Выбрать главу

Школа Крачковского

В пору, когда писалась эта книга, завершился девяностый год со дня рождения Игнатия Юлиановича Крачковского, которому все советские арабисты обязаны мужанием в науке. Я не стал свершать цветоприношений к его портретам: трепетные лепестки, источающие аромат жизни, бессильны воскресить ушедшего от нас человека, они умрут сами; не стал выслушивать чинных речей в парадных заседаниях — памяти Крачковского нужны не гаснущие друг за другом слова, а живое дело, продолжающее труд его жизни. Днем, в институте, я кропотливо разбирал средневековый арабский текст, готовя его критическое издание; вечером, придя домой, придвигал к себе чистый лист бумаги, чтобы воскресить перед собой и людьми облик моего учителя. Какие мысли первыми лягут на этот лист, какие придут вслед за ними? Я обратился к своей памяти и к давним раздумьям.

* * *

Николай Владимирович Юшманов, под руководством которого начинались мои занятия арабским языком, был первым, от кого я узнал о Крачковском.

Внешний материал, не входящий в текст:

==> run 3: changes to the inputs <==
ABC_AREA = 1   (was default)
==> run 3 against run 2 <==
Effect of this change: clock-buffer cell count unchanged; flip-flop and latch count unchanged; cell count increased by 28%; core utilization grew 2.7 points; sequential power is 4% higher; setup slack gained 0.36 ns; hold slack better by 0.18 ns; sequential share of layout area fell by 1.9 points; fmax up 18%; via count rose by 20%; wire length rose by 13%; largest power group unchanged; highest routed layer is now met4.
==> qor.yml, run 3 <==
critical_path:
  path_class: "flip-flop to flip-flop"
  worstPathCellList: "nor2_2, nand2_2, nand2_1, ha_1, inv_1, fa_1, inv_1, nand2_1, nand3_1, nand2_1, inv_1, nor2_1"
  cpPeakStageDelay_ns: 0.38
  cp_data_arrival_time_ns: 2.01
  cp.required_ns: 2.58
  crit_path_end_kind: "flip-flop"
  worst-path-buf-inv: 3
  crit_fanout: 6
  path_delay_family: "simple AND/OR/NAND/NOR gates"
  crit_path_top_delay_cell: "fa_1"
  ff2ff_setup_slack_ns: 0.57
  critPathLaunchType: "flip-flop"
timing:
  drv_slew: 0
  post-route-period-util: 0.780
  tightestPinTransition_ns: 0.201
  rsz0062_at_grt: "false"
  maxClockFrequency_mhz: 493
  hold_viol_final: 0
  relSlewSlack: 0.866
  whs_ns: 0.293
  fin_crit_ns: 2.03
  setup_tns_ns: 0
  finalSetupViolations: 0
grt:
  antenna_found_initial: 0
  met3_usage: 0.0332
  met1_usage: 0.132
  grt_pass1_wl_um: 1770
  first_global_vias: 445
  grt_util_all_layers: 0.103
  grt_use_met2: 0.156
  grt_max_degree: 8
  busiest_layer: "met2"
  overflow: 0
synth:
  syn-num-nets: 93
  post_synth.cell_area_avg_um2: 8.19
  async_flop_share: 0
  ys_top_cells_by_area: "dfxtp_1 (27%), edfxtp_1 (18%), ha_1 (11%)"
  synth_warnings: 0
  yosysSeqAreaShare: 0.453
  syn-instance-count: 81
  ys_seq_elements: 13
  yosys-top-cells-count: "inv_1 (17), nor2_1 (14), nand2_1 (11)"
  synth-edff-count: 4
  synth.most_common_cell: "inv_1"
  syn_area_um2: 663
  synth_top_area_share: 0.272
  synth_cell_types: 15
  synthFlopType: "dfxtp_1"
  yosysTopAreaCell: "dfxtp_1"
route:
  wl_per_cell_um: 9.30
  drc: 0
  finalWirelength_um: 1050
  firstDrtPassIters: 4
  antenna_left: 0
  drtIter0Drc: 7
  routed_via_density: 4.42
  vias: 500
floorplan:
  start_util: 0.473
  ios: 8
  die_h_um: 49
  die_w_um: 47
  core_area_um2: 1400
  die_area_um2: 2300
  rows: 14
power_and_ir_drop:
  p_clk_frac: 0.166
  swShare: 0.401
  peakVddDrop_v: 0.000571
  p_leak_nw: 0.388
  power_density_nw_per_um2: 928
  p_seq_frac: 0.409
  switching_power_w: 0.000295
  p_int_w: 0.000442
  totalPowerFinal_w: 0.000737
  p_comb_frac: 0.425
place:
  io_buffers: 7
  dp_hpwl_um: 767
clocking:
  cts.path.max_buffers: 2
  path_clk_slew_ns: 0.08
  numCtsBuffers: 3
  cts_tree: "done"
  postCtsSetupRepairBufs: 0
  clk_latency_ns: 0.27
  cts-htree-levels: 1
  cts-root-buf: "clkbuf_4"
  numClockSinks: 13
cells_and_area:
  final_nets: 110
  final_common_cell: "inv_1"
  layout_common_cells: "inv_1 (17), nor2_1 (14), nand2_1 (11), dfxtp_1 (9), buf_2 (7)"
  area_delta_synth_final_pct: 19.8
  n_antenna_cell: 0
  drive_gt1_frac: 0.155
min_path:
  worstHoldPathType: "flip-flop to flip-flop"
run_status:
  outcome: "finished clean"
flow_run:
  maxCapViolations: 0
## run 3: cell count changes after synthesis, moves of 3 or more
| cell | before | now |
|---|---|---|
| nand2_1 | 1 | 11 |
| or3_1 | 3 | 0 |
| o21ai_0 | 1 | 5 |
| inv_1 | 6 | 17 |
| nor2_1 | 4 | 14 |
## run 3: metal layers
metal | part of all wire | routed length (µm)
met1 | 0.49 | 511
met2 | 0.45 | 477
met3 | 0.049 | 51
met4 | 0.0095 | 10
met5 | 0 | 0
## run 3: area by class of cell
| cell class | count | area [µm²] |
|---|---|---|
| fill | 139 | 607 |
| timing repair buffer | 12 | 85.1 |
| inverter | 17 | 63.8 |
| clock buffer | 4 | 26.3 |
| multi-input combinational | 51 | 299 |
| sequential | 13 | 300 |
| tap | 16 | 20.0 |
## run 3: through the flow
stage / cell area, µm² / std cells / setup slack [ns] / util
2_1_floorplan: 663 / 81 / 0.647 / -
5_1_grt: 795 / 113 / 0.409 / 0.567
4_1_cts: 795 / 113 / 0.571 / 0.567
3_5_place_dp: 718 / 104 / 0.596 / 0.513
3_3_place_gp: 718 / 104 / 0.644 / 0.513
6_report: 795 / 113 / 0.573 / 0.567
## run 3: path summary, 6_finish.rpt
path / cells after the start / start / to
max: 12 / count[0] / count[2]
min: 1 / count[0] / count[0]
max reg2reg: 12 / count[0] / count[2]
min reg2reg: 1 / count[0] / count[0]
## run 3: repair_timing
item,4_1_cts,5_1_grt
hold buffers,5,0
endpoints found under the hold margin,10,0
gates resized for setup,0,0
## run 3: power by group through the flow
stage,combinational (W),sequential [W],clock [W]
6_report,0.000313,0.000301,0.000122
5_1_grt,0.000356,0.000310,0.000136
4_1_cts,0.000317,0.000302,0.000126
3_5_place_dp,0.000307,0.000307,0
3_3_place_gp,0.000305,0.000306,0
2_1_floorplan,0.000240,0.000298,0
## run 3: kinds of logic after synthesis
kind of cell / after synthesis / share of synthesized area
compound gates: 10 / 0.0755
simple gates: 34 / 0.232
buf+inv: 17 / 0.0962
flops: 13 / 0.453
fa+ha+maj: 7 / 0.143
<file path="src/design/fu_defines.svh">
////////////////////////////////////////////////////////////
// Sizing macros for the execute unit, included by the
// package and by every module that needs a width or depth
////////////////////////////////////////////////////////////
`ifndef FU_DEFINES_SVH
`define FU_DEFINES_SVH

// Datapath width
`define FU_XLEN        32

// Low bits of operand B used as shift amount
`define FU_SHAMT_W     5

// Entries in the request FIFO between select and execute
`define FU_FIFO_DEPTH  4

// Extra cycles a multiply spends in the execute stage
`define FU_MULT_CYCLES 3

`endif

</file>
<file path="src/design/fu_pkg.sv">
////////////////////////////////////////////////////////////
// Operation codes and the packets passed between the
// execute pipeline stages
////////////////////////////////////////////////////////////
`include "fu_defines.svh"

package fu_pkg;

    ////////////////////////////////////////////////////////////
    // Operation and operand-source encodings
    ////////////////////////////////////////////////////////////
    typedef enum logic [3:0] {
        ALU_ADD    = 4'h0,
        ALU_SUB    = 4'h1,
        ALU_AND    = 4'h2,
        ALU_SLT    = 4'h3,
        ALU_SLTU   = 4'h4,
        ALU_OR     = 4'h5,
        ALU_XOR    = 4'h6,
        ALU_SRL    = 4'h7,
        ALU_SLL    = 4'h8,
        ALU_SRA    = 4'h9,
        ALU_MUL    = 4'hA,   // Low half, signed x signed
        ALU_MULH   = 4'hB,
        ALU_MULHSU = 4'hC,
        ALU_MULHU  = 4'hD
    } alu_func_e;

    typedef enum logic [1:0] {
        OPA_RS1  = 2'd0,
        OPA_NPC  = 2'd1,
        OPA_PC   = 2'd2,
        OPA_ZERO = 2'd3
    } opa_sel_e;

    // Codes 6 and 7 are unused
    typedef enum logic [2:0] {
        OPB_RS2   = 3'd0,
        OPB_I_IMM = 3'd1,
        OPB_S_IMM = 3'd2,
        OPB_B_IMM = 3'd3,
        OPB_U_IMM = 3'd4,
        OPB_J_IMM = 3'd5
    } opb_sel_e;

    ////////////////////////////////////////////////////////////
    // Stage packets
    ////////////////////////////////////////////////////////////

    // Decoded instruction as issued into the unit
    typedef struct packed {
        logic [`FU_XLEN-1:0] pc;
        logic [`FU_XLEN-1:0] npc;
        logic [`FU_XLEN-1:0] inst;
        logic [`FU_XLEN-1:0] rs1_value;
        logic [`FU_XLEN-1:0] rs2_value;
        opa_sel_e            opa_sel;
        opb_sel_e            opb_sel;
        alu_func_e           alu_func;
        logic                cond_branch;
        logic                uncond_branch;
    } fu_packet_t;

    // Operands resolved, waiting for the execute stage
    typedef struct packed {
        logic [`FU_XLEN-1:0] opa;
        logic [`FU_XLEN-1:0] opb;
        logic [`FU_XLEN-1:0] rs1_value;   // Kept for the branch compare
        logic [`FU_XLEN-1:0] rs2_value;
        logic [2:0]          funct3;
        alu_func_e           alu_func;
        logic                cond_branch;
        logic                uncond_branch;
    } exec_req_t;

    typedef struct packed {
        logic [`FU_XLEN-1:0] result;
        logic                take_branch;
    } fu_result_t;

endpackage

</file>
<file path="src/design/operand_select.sv">
////////////////////////////////////////////////////////////
// Issue stage: registers a decoded packet and resolves
// operand A, operand B and the branch fields into a request
////////////////////////////////////////////////////////////
`timescale 1ns/1ps
`include "fu_defines.svh"

module operand_select
    import fu_pkg::*;
(
    input  logic       clk_i,
    input  logic       alu_reset_i,
    input  logic       issue_valid_i,
    input  fu_packet_t issue_packet_i,
    input  logic       req_ready_i,
    output logic       issue_ready_o,
    output logic       req_valid_o,
    output exec_req_t  req_o
);

    logic [`FU_XLEN-1:0] inst;
    logic [`FU_XLEN-1:0] imm_i;
    logic [`FU_XLEN-1:0] imm_s;
    logic [`FU_XLEN-1:0] imm_b;
    logic [`FU_XLEN-1:0] imm_u;
    logic [`FU_XLEN-1:0] imm_j;
    logic [`FU_XLEN-1:0] opa_mux;
    logic [`FU_XLEN-1:0] opb_mux;
    logic                issue_fire;
    exec_req_t           req_d;

    assign inst = issue_packet_i.inst;

    ////////////////////////////////////////////////////////////
    // RV32 immediate decode, all sign-extended from bit 31
    ////////////////////////////////////////////////////////////
    assign imm_i = {{(`FU_XLEN-12){inst[31]}}, inst[31:20]};
    assign imm_s = {{(`FU_XLEN-12){inst[31]}}, inst[31:25], inst[11:7]};
    assign imm_b = {{(`FU_XLEN-13){inst[31]}}, inst[31], inst[7], inst[30:25],
                    inst[11:8], 1'b0};
    assign imm_u = {inst[31:12], 12'b0};
    assign imm_j = {{(`FU_XLEN-21){inst[31]}}, inst[31], inst[19:12], inst[20],
                    inst[30:21], 1'b0};

    always_comb begin
        case (issue_packet_i.opa_sel)
            OPA_RS1: opa_mux = issue_packet_i.rs1_value;
            OPA_NPC: opa_mux = issue_packet_i.npc;
            OPA_PC:  opa_mux = issue_packet_i.pc;
            default: opa_mux = '0;   // OPA_ZERO
        endcase
    end

    always_comb begin
        case (issue_packet_i.opb_sel)
            OPB_RS2:   opb_mux = issue_packet_i.rs2_value;
            OPB_I_IMM: opb_mux = imm_i;
            OPB_S_IMM: opb_mux = imm_s;
            OPB_B_IMM: opb_mux = imm_b;
            OPB_U_IMM: opb_mux = imm_u;
            OPB_J_IMM: opb_mux = imm_j;
            default:   opb_mux = '0;
        endcase
    end

    always_comb begin
        req_d.opa           = opa_mux;
        req_d.opb           = opb_mux;
        req_d.rs1_value     = issue_packet_i.rs1_value;
        req_d.rs2_value     = issue_packet_i.rs2_value;
        req_d.funct3        = inst[14:12];
        req_d.alu_func      = issue_packet_i.alu_func;
        req_d.cond_branch   = issue_packet_i.cond_branch;
        req_d.uncond_branch = issue_packet_i.uncond_branch;
    end

    ////////////////////////////////////////////////////////////
    // Single output slot
    ////////////////////////////////////////////////////////////
    assign issue_ready_o = !req_valid_o || req_ready_i;   // Empty or draining
    assign issue_fire    = issue_valid_i && issue_ready_o;

    always_ff @(posedge clk_i) begin
        if (alu_reset_i) begin
            req_valid_o <= 1'b0;
        end else if (issue_fire) begin
            req_valid_o <= 1'b1;
        end else if (req_ready_i) begin
            req_valid_o <= 1'b0;
        end
    end

    always_ff @(posedge clk_i) begin
        if (issue_fire) begin
            req_o <= req_d;
        end
    end

    // Upstream decoder must only offer defined operand B sources
    a_opb_sel_legal: assert property (@(posedge clk_i) disable iff (alu_reset_i)
        issue_valid_i |-> issue_packet_i.opb_sel inside
            {OPB_RS2, OPB_I_IMM, OPB_S_IMM, OPB_B_IMM, OPB_U_IMM, OPB_J_IMM});

endmodule

</file>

Они были разными людьми, эти два человека. Разница в тринадцать лет, которая с годами обычно скрадывается, оказалась на этот раз решающей, ибо сквозь обе жизни резкой чертой прошла грань двух исторических эпох. Как человек и ученый, Крачковский сложился до революции, Юшманов — после нее; в год избрания первого академиком второй был недоучившимся студентом. Каждая эпоха наложила свою печать на характер, формировавшийся в ее горниле. Крачковский мужал, общаясь с рукописями, книгами, а потом уже с людьми; название, которое он выбрал для своих мемуаров, — «Над арабскими рукописями» — и порядок последних слов подзаголовка — «Листки воспоминаний о книгах и людях» — отнюдь не случайны; поэтому и мысль его была строгой, а речь изобиловала точеными книжными словами. Отзывчивый и в то же время подчеркнуто сдержанный во внешнем проявлении человеческих чувств, он тем самым поддерживал ощущение расстояния между собой и окружающими, даже равными ему по рангу и возрасту; голос его звучал всегда ровно, улыбка редко переходила в смех. Этот интеллект напоминал пленительную мелодию, исполняемую на скрипке под сурдиной.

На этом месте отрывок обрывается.